HARPAGÓN.— La que me han robado es pequeña.
MAESE SANTIAGO.— ¡Ah, sí! Es pequeña si se quiere tomarlo por ahí; mas yo la llamo grande por lo que contiene.
COMISARIO.— ¿Y de qué color es?
MAESE SANTIAGO.— ¿De qué color?
COMISARIO.— Sí.
MAESE SANTIAGO.— Es de color…; eso es, de cierto color… ¿No podríais ayudarme a hablar?
HARPAGÓN.— ¡Chisss!
MAESE SANTIAGO.— ¿No es roja?
HARPAGÓN.— No; gris.
MAESE SANTIAGO.— ¡Ah, sí! Roja-gris, eso es lo que quería decir.
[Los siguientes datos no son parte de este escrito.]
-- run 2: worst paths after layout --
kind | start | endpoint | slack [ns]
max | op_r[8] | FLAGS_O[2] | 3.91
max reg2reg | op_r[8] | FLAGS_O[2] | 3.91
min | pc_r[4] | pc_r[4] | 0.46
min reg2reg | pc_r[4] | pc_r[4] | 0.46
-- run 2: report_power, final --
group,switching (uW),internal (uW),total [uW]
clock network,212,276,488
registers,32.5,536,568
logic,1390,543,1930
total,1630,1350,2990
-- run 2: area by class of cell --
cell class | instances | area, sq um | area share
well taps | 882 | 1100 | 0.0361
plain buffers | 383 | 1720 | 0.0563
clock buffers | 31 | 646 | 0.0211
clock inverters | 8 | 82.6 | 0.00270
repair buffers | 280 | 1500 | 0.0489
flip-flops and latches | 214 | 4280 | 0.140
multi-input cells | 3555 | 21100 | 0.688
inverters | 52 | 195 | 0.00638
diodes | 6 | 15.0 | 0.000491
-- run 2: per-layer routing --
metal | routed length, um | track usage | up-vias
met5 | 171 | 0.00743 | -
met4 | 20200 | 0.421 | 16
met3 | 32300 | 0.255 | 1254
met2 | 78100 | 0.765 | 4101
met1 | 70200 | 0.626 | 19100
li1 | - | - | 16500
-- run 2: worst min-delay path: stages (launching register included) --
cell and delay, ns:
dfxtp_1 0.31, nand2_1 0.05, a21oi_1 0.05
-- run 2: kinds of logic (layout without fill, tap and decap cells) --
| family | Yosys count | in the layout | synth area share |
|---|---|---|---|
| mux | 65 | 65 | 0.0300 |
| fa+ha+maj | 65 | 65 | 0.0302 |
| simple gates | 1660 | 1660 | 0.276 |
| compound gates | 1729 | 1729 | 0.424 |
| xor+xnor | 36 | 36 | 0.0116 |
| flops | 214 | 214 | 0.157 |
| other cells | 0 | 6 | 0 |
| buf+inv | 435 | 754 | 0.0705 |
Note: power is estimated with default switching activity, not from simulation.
$ cat src/rtl/lbx_consts.svh
// constants of the logic and bit operation execute block
// assumes inclusion by bare name from rtl files
`ifndef LBX_CONSTS_SVH
`define LBX_CONSTS_SVH

`define LBX_OP_ADD_RR    8'h02
`define LBX_OP_ADD_RI    8'h03
`define LBX_OP_ADD_GG    8'h04
`define LBX_OP_ADD_GI    8'h05
`define LBX_OP_ADD_IM    8'h06
`define LBX_OP_BOR       8'h07
`define LBX_OP_BCP       8'h17
`define LBX_OP_BTJ       8'h37
`define LBX_OP_AND_RR    8'h52
`define LBX_OP_AND_RI    8'h53
`define LBX_OP_AND_GG    8'h54
`define LBX_OP_AND_GI    8'h55
`define LBX_OP_AND_IM    8'h56
`define LBX_OP_BINV      8'h57
`define LBX_OP_BAND      8'h67
`define LBX_OP_BCLRSET   8'h77

`define LBX_CYC_SHORT    4'h4
`define LBX_CYC_LONG     4'h6
`define LBX_CYC_JUMP     4'ha

`define LBX_IDX_FLAGS    10'h0d5
`define LBX_IDX_STATUS   10'h0d6
`define LBX_IDX_RESULT   10'h0d7
`define LBX_ADDR_FLAGS   {20'h0, `LBX_IDX_FLAGS, 2'b00}
`define LBX_ADDR_STATUS  {20'h0, `LBX_IDX_STATUS, 2'b00}
`define LBX_ADDR_RESULT  {20'h0, `LBX_IDX_RESULT, 2'b00}

`define LBX_FLG_C        7
`define LBX_FLG_Z        6
`define LBX_FLG_S        5
`define LBX_FLG_V        4
`define LBX_FLG_D        3
`define LBX_FLG_H        2
`define LBX_FLAGS_RESET  8'h00

`endif

$ cat src/rtl/lbx_pkg.sv
// types of the logic and bit operation execute block
// assumes nothing beyond the constants header
package lbx_pkg;
  typedef enum logic [1:0] {
    LBX_IDLE = 2'b00,
    LBX_BUSY = 2'b01,
    LBX_DONE = 2'b10
  } lbx_state_t;

  typedef struct packed {
    logic [7:0] dst;
    logic [7:0] flags;
    logic       wr;
    logic       jump;
  } lbx_res_t;
endpackage : lbx_pkg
HARPAGÓN.— No hay duda alguna; es ella evidentemente. Escribid, señor, escribid su declaración. ¡Cielos! ¿De quién fiarse en lo sucesivo? No hay que decir nunca de esta agua no beberé; creo, después de esto, que acabaré por robarme a mí mismo.
MAESE SANTIAGO.— (A Harpagón). Señor, aquí vuelve. No vayáis a decirle, por lo menos, que soy yo quien os ha descubierto eso.